Low carb diet shows effect on direction of prediabetes
A low-carb diet enables persons at risk of Type 2 diabetes to lower their blood sugar before the onset of that disease, researchers reported on Oct.26, 2022 in JAMA Network Open
“We already know that a low-carbohydrate diet is one dietary approach used among people who have Type 2 diabetes, but there is not as much evidence on effects of this diet on blood sugar in people with prediabetes,” said lead author Kirsten Dorans, ScD, assistant professor of epidemiology at Tulane University School of Public Health and Tropical Medicine in New Orleans. “Future work could be done to see if this dietary approach may be an alternative approach for Type 2 diabetes prevention.”
The purpose of the new study was to evaluate the effects of an intervention using a low-carbohydrate diet compared with usual diet on 6-month changes in HbA1c among subjects with elevated untreated HbA1c.
As background, the authors noted that about 96 million Americans have prediabetes, more 80% of whom are unaware of their condition. They are not only at increased risk of developing, Type 2 diabetes but also have an elevated risk of heart attack or stroke. Notably, persons with prediabetes are not usually taking medications to lower blood sugar.
Researchers conducted this 6-month randomized trial with 2 parallel groups from September 2018 to June 2021. Subjects (150 total and 108 women) were aged 40 to 70 years with untreated HbA1c of 6.0% to 6.9% (42-52 mmol/mol). None of the subjects were on diabetes medication.
Those in the low-carb diet cohort achieved an HbA1c level drop of 0.23% greater than the usual diet group, an amount Dorans called “modest but clinically relevant.”
She added that the study doesn’t prove that a low-carb diet prevents diabetes. However, she noted, its implications suggest the value of further research on intervening by diet in the progress of prediabetes.
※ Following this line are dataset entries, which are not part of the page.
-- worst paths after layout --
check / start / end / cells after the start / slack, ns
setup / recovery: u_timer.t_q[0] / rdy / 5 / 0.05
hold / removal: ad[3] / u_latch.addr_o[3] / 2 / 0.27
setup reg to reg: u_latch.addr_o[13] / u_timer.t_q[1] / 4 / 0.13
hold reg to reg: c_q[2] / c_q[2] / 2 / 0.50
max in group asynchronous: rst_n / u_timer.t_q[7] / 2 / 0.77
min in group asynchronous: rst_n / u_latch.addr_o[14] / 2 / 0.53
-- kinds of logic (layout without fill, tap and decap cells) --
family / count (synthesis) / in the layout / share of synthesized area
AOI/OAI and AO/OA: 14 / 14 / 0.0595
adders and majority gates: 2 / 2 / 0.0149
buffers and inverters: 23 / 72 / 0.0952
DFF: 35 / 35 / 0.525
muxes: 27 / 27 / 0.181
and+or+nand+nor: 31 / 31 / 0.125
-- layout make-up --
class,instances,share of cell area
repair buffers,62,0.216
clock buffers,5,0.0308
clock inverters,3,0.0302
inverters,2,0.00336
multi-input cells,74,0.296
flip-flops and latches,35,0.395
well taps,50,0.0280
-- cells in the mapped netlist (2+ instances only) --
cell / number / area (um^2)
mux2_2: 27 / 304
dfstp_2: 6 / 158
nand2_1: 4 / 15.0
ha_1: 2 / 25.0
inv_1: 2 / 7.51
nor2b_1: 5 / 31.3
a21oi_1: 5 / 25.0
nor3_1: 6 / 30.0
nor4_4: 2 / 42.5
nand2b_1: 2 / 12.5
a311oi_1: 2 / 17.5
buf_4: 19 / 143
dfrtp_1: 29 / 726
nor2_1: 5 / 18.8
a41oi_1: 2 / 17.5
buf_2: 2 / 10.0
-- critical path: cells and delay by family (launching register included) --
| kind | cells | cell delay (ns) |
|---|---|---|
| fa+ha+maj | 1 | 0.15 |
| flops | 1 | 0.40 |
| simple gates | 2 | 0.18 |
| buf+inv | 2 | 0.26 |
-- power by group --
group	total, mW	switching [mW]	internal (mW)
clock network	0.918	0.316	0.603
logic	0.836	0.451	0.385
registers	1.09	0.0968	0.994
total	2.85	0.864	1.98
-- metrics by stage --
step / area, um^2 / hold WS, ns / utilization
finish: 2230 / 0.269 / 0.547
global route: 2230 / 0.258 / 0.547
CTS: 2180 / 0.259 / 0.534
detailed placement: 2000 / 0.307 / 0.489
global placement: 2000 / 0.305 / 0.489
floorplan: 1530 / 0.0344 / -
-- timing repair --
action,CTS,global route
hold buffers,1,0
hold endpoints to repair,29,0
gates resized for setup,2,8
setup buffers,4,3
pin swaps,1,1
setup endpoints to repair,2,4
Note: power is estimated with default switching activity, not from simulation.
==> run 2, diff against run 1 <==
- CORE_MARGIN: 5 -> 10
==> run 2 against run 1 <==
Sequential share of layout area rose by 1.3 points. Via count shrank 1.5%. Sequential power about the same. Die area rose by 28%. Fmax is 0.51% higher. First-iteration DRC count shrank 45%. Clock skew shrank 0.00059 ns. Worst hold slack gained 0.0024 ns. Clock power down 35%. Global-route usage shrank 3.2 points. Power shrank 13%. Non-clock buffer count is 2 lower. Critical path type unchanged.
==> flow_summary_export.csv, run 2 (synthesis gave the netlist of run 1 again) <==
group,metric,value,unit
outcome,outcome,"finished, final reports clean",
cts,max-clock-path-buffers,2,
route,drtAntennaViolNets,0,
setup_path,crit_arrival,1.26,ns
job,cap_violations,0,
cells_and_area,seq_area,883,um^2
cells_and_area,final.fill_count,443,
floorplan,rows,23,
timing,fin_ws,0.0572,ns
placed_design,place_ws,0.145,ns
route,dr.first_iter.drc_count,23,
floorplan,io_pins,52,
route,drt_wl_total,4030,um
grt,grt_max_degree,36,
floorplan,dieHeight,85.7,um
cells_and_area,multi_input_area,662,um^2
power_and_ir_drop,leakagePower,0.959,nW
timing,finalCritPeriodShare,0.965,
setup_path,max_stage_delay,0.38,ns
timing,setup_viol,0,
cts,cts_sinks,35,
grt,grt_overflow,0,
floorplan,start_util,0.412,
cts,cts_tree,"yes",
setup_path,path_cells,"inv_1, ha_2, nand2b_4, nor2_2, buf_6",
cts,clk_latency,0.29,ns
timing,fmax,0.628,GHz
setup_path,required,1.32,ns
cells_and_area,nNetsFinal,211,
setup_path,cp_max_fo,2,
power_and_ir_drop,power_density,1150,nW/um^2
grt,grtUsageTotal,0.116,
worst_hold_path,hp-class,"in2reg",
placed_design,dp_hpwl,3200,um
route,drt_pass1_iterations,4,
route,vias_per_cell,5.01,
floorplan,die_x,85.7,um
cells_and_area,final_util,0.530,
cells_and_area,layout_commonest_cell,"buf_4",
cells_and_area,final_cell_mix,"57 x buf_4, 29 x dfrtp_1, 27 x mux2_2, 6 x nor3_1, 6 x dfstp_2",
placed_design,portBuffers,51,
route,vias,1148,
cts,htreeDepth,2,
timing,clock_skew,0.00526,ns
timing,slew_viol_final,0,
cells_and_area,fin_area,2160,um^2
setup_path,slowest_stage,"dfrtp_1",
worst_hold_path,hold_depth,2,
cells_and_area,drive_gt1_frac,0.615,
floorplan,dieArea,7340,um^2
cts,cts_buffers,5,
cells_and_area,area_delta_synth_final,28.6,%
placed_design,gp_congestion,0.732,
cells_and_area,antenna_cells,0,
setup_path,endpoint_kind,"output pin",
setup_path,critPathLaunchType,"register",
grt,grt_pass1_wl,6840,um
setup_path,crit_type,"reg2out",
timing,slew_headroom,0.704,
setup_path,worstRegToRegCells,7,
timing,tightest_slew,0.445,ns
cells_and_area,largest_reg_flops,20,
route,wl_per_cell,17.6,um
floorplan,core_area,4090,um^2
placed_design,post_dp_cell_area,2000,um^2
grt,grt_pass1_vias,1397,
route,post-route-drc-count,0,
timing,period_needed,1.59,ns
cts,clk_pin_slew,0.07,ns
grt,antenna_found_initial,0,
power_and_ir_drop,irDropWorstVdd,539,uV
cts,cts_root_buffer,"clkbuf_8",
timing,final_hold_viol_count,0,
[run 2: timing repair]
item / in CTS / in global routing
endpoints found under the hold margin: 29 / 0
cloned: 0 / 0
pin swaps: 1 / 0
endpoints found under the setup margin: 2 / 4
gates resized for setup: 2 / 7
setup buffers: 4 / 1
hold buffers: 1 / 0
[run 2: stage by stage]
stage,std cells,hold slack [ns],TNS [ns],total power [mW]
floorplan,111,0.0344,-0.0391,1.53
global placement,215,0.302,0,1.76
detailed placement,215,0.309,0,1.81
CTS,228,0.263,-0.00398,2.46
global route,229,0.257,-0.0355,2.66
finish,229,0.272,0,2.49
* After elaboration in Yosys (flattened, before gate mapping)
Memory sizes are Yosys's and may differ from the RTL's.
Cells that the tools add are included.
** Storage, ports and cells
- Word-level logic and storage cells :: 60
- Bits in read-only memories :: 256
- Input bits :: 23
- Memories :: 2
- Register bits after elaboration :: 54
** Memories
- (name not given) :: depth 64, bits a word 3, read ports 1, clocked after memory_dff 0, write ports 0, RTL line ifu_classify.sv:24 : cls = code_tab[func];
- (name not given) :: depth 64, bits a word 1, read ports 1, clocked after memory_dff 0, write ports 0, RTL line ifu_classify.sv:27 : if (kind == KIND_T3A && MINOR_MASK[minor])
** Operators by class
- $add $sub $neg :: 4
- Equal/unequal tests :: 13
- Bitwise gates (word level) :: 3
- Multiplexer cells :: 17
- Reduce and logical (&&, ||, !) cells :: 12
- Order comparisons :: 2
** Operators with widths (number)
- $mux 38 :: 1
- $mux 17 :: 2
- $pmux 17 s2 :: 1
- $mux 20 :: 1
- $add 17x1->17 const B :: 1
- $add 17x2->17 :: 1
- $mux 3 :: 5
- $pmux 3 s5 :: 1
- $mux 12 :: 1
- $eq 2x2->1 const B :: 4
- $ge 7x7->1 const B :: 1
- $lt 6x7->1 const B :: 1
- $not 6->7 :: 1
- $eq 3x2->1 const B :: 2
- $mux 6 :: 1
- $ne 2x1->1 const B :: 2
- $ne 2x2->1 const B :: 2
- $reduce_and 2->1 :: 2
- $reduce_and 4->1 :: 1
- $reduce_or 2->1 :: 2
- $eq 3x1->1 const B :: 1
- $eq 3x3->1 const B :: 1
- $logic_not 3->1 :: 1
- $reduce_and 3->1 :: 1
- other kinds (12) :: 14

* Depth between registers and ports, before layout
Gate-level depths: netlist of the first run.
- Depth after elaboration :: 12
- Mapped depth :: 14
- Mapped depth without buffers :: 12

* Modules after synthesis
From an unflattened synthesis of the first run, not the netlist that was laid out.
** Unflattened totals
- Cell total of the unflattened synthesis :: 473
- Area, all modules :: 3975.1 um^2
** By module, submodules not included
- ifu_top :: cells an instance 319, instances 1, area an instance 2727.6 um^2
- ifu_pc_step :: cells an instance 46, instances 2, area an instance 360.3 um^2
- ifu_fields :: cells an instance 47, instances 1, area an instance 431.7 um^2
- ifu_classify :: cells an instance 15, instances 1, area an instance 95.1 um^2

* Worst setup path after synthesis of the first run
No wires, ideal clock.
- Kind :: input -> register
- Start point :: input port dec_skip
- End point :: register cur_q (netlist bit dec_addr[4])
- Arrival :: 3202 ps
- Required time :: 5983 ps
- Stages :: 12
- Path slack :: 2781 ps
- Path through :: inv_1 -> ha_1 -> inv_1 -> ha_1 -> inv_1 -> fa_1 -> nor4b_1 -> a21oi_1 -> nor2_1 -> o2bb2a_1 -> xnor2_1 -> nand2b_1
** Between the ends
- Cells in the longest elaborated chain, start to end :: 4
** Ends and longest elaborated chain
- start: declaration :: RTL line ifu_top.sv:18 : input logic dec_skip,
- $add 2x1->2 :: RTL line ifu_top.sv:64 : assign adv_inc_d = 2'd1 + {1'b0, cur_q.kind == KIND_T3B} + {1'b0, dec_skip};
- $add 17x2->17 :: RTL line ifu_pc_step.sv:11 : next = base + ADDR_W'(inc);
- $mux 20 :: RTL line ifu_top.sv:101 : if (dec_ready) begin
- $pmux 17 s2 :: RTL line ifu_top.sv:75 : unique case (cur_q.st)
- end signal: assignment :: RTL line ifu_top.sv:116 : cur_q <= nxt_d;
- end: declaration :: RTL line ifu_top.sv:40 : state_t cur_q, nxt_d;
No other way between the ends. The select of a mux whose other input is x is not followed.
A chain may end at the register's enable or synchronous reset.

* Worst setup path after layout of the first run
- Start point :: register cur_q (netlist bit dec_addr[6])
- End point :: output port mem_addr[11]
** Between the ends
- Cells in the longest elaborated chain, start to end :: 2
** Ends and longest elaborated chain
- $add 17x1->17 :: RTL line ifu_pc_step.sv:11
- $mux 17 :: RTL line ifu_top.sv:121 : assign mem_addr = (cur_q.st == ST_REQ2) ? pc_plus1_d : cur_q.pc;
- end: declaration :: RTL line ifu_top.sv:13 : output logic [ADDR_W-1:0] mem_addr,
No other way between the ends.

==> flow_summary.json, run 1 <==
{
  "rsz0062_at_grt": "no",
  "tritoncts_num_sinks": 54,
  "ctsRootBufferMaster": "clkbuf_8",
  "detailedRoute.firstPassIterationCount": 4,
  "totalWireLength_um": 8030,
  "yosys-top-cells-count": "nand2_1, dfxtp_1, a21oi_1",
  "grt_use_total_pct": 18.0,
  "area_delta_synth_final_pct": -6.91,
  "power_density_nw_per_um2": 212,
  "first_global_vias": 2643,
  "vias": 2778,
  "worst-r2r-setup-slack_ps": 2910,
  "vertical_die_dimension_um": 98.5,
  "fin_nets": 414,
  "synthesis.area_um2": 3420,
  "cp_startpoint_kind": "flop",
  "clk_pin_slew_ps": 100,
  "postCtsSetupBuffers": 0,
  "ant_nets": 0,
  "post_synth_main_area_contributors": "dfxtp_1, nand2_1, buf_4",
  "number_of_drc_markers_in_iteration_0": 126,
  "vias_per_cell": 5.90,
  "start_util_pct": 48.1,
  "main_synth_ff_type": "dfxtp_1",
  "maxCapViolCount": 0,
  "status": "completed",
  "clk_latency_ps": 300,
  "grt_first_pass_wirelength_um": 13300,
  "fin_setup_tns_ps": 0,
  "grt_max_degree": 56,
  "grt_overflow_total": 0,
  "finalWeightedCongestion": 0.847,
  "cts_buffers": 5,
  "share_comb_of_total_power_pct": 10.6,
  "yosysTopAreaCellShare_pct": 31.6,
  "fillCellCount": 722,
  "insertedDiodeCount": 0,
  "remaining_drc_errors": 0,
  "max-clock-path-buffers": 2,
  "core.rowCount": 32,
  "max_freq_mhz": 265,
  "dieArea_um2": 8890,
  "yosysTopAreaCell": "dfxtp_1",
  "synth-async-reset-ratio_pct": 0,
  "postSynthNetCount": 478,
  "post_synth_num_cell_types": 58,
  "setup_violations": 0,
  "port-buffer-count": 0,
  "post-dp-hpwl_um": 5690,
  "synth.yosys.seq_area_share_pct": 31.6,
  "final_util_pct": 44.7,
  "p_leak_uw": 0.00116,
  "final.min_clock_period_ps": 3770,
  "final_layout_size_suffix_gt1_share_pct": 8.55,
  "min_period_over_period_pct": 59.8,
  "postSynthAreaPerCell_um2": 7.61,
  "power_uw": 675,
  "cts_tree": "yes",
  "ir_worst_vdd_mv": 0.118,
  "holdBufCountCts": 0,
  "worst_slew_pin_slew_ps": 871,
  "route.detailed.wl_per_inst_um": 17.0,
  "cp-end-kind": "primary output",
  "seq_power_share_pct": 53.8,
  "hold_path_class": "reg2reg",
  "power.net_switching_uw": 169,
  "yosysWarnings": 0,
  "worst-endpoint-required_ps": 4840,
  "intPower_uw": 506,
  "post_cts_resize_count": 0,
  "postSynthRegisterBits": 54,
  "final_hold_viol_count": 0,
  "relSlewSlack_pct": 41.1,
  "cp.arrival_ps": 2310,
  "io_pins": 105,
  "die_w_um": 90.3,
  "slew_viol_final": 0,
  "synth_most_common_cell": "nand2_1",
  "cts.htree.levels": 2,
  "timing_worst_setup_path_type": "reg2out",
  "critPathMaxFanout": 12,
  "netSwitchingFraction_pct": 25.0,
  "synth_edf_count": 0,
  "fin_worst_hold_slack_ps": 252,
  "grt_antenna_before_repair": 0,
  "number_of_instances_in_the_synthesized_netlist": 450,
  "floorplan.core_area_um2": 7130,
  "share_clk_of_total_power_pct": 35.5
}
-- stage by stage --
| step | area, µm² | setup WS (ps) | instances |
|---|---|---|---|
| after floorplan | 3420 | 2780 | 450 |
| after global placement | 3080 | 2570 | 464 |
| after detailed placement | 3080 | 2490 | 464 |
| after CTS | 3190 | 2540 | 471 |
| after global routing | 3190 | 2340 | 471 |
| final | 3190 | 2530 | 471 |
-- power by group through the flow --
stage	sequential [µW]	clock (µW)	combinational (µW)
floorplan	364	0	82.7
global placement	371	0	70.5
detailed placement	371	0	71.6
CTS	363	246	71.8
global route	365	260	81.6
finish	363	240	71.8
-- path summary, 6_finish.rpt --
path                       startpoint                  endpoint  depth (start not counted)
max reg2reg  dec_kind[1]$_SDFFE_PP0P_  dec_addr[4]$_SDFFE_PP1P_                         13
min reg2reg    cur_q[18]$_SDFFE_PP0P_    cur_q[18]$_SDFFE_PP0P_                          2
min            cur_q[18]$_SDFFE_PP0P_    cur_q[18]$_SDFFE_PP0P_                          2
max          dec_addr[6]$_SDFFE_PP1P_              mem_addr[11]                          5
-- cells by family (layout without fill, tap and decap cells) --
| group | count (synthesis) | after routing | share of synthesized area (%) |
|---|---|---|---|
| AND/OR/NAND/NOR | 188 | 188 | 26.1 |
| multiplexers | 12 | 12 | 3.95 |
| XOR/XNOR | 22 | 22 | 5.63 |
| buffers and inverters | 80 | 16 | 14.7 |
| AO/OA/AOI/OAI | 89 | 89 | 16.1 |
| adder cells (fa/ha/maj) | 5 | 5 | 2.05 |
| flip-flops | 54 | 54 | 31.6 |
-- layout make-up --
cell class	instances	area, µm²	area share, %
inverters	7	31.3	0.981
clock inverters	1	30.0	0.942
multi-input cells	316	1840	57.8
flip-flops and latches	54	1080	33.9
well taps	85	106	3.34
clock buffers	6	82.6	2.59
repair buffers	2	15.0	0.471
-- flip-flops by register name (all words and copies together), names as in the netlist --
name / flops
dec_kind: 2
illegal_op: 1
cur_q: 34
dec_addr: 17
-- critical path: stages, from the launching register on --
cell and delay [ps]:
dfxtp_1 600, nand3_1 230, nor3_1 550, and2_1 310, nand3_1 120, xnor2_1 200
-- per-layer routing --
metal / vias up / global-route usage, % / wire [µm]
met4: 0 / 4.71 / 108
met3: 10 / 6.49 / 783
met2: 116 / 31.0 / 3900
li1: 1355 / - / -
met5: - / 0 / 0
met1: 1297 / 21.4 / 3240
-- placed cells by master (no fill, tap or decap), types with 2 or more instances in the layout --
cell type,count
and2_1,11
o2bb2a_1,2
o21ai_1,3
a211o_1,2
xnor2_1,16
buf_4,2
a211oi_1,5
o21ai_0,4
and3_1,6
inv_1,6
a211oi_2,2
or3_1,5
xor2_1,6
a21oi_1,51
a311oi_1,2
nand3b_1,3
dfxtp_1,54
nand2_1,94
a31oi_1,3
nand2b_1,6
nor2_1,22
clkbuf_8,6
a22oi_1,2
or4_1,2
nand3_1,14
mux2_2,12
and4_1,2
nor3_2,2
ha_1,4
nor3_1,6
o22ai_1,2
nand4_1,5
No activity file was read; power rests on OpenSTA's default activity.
**src/rtl/gran_pkg.sv**
```systemverilog
package gran_pkg;

  // ceiling division for positive operands
  function automatic int cdiv(input int a, input int b);
    return (a + b - 1) / b;
  endfunction

  // fragments needed to carry one source word
  function automatic int frags_per_src(input int src_w, input int frag_w);
    return cdiv(src_w, frag_w);
  endfunction

  // whole fragments that fit in one channel word
  function automatic int slots_per_chan(input int chan_w, input int frag_w);
    return chan_w / frag_w;
  endfunction

  function automatic int umin(input int a, input int b);
    return (a < b) ? a : b;
  endfunction

  function automatic int umax(input int a, input int b);
    return (a > b) ? a : b;
  endfunction

  // true when slot j lies inside the window [base, base+n)
  function automatic bit in_window(input int j, input int base, input int n);
    return (j >= base) && (j < base + n);
  endfunction

endpackage

```
**src/rtl/gp_frag_hold.sv**
```systemverilog
module gp_frag_hold
  import gran_pkg::*;
#(
  parameter int IN_W   = 10,
  parameter int FRAG_W = 4,
  parameter int FPI    = frags_per_src(IN_W, FRAG_W),
  parameter int CNT_W  = 4
) (
  input  logic                   clk,
  input  logic                   rst_n,
  input  logic                   load,
  input  logic [IN_W-1:0]        src_data,
  input  logic                   src_last,
  input  logic [CNT_W-1:0]       take,
  output logic                   hold_v,
  output logic                   hold_last,
  output logic [CNT_W-1:0]       hold_rem,
  output logic [FPI*FRAG_W-1:0]  hold_data
);
  localparam int PAD_W = FPI * FRAG_W;

  logic                 v_q;
  logic                 last_q;
  logic [CNT_W-1:0]     rem_q;
  logic [PAD_W-1:0]     data_q;
  logic                 drained;

  // the held word empties when this cycle takes all of its remaining fragments
  assign drained = (take != '0) && (take == rem_q);

  always_ff @(posedge clk) begin
    if (!rst_n) begin
      v_q    <= 1'b0;
      last_q <= 1'b0;
      rem_q  <= '0;
      data_q <= '0;
    end else if (load) begin
      v_q    <= 1'b1;
      last_q <= src_last;
      rem_q  <= CNT_W'(FPI);
      data_q <= PAD_W'(src_data);
    end else if (take != '0) begin
      rem_q  <= rem_q - take;
      data_q <= data_q >> (int'(take) * FRAG_W);
      if (drained) begin
        v_q    <= 1'b0;
        last_q <= 1'b0;
      end
    end
  end

  assign hold_v    = v_q;
  assign hold_last = last_q;
  assign hold_rem  = rem_q;
  assign hold_data = data_q;

endmodule

```
**src/rtl/gp_slot_fill.sv**
```systemverilog
module gp_slot_fill
  import gran_pkg::*;
#(
  parameter int CH_W   = 16,
  parameter int FRAG_W = 4,
  parameter int FPI    = 3,
  parameter int FPC    = 4,
  parameter int CNT_W  = 4
) (
  input  logic                   clk,
  input  logic                   rst_n,
  input  logic                   hold_v,
  input  logic                   hold_last,
  input  logic [CNT_W-1:0]       hold_rem,
  input  logic [FPI*FRAG_W-1:0]  hold_data,
  input  logic                   out_free,
  output logic [CNT_W-1:0]       take,
  output logic                   fin,
  output logic                   emit_v,
  output logic                   emit_last,
  output logic [CNT_W-1:0]       emit_cnt,
  output logic [CH_W-1:0]        emit_data,
  output logic [CNT_W-1:0]       acc_cnt
);
  localparam int MAXF   = umax(FPI, FPC);
  localparam int WIDE_W = MAXF * FRAG_W;
  localparam int ACC_W  = FPC * FRAG_W;

  logic [ACC_W-1:0]  acc_q;
  logic [CNT_W-1:0]  cnt_q;
  logic [ACC_W-1:0]  merged;
  logic [WIDE_W-1:0] wide;
  logic              move;
  int                ac_i;
  int                rm_i;
  int                tk_i;
  int                nc_i;

  assign wide = WIDE_W'(hold_data);
  assign move = hold_v && out_free;

  always_comb begin
    ac_i   = int'(cnt_q);
    rm_i   = int'(hold_rem);
    tk_i   = move ? umin(rm_i, FPC - ac_i) : 0;
    nc_i   = ac_i + tk_i;
    merged = acc_q;
    for (int j = 0; j < FPC; j++) begin
      if (in_window(j, ac_i, tk_i)) begin
        merged[j*FRAG_W +: FRAG_W] = wide[(j-ac_i)*FRAG_W +: FRAG_W];
      end
    end
  end

  assign take      = CNT_W'(tk_i);
  assign fin       = move && (tk_i == rm_i);
  assign emit_v    = move && ((nc_i == FPC) || (fin && hold_last));
  assign emit_last = emit_v && fin && hold_last;
  assign emit_cnt  = CNT_W'(nc_i);
  assign emit_data = CH_W'(merged);
  assign acc_cnt   = cnt_q;

  always_ff @(posedge clk) begin
    if (!rst_n) begin
      acc_q <= '0;
      cnt_q <= '0;
    end else if (emit_v) begin
      acc_q <= '0;
      cnt_q <= '0;
    end else if (move) begin
      acc_q <= merged;
      cnt_q <= CNT_W'(nc_i);
    end
  end

endmodule

```
**src/rtl/gp_out_stage.sv**
```systemverilog
module gp_out_stage #(
  parameter int CH_W = 16
) (
  input  logic            clk,
  input  logic            rst_n,
  input  logic            emit_v,
  input  logic            emit_last,
  input  logic [CH_W-1:0] emit_data,
  input  logic            out_ready,
  output logic            out_free,
  output logic            out_valid,
  output logic            out_last,
  output logic [CH_W-1:0] out_data
);
  logic            v_q;
  logic            l_q;
  logic [CH_W-1:0] d_q;

  assign out_free = !v_q || out_ready;

  always_ff @(posedge clk) begin
    if (!rst_n) begin
      v_q <= 1'b0;
      l_q <= 1'b0;
      d_q <= '0;
    end else if (emit_v) begin
      v_q <= 1'b1;
      l_q <= emit_last;
      d_q <= emit_data;
    end else if (out_ready) begin
      v_q <= 1'b0;
    end
  end

  assign out_valid = v_q;
  assign out_last  = l_q;
  assign out_data  = d_q;

endmodule

```
**src/rtl/gran_packer.sv**
```systemverilog
module gran_packer
  import gran_pkg::*;
#(
  parameter int IN_W   = 10,
  parameter int CH_W   = 16,
  parameter int FRAG_W = 4
) (
  input  logic            clk,
  input  logic            rst_n,
  input  logic            in_valid,
  output logic            in_ready,
  input  logic [IN_W-1:0] in_data,
  input  logic            in_last,
  output logic            out_valid,
  input  logic            out_ready,
  output logic [CH_W-1:0] out_data,
  output logic            out_last
);
  localparam int FPI   = frags_per_src(IN_W, FRAG_W);
  localparam int FPC   = slots_per_chan(CH_W, FRAG_W);
  localparam int MAXF  = umax(FPI, FPC);
  localparam int CNT_W = $clog2(MAXF + 1);

  // named internal events, also watched by the checker
  logic                  load_w;
  logic                  hold_v;
  logic                  hold_last;
  logic [CNT_W-1:0]      hold_rem;
  logic [FPI*FRAG_W-1:0] hold_data;
  logic [CNT_W-1:0]      take_w;
  logic                  fin_w;
  logic                  emit_v;
  logic                  emit_last;
  logic [CNT_W-1:0]      emit_cnt;
  logic [CH_W-1:0]       emit_data;
  logic [CNT_W-1:0]      acc_cnt;
  logic                  out_free;

  // accept a new word when the holder is empty or drains this cycle,
  // and never while a finished word waits downstream
  assign in_ready = out_free && (!hold_v || fin_w);
  assign load_w   = in_valid && in_ready;

  gp_frag_hold #(
    .IN_W(IN_W), .FRAG_W(FRAG_W), .FPI(FPI), .CNT_W(CNT_W)
  ) u_hold (
    .clk(clk), .rst_n(rst_n),
    .load(load_w), .src_data(in_data), .src_last(in_last),
    .take(take_w),
    .hold_v(hold_v), .hold_last(hold_last),
    .hold_rem(hold_rem), .hold_data(hold_data)
  );

  gp_slot_fill #(
    .CH_W(CH_W), .FRAG_W(FRAG_W), .FPI(FPI), .FPC(FPC), .CNT_W(CNT_W)
  ) u_fill (
    .clk(clk), .rst_n(rst_n),
    .hold_v(hold_v), .hold_last(hold_last),
    .hold_rem(hold_rem), .hold_data(hold_data),
    .out_free(out_free),
    .take(take_w), .fin(fin_w),
    .emit_v(emit_v), .emit_last(emit_last), .emit_cnt(emit_cnt),
    .emit_data(emit_data), .acc_cnt(acc_cnt)
  );

  gp_out_stage #(
    .CH_W(CH_W)
  ) u_out (
    .clk(clk), .rst_n(rst_n),
    .emit_v(emit_v), .emit_last(emit_last), .emit_data(emit_data),
    .out_ready(out_ready), .out_free(out_free),
    .out_valid(out_valid), .out_last(out_last), .out_data(out_data)
  );

endmodule

```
In conclusion, the authors said, “In this randomized clinical trial, a behavioral intervention promoting a healthy low-carbohydrate diet led to greater 6-month reductions in HbA1c than usual diet among adults with untreated HbA1c of 6.0% to 6.9%. Although the mean observed HbA1c reduction of 0.23% was modest, this reduction was similar to 6-month HbA1c reduction of 0.17% in the lifestyle compared with control group in the DPP trial [Diabetes Prevention Program (DPP)], which promoted a low-fat, low-calorie diet, moderate activity, and weight loss and yielded a 58% T2D risk reduction over an average of 2.8 years. …. We found beneficial direction of effects on 6-month HbA1c change in subgroups, although the effect size appeared larger in White than Black participants and in men than women.”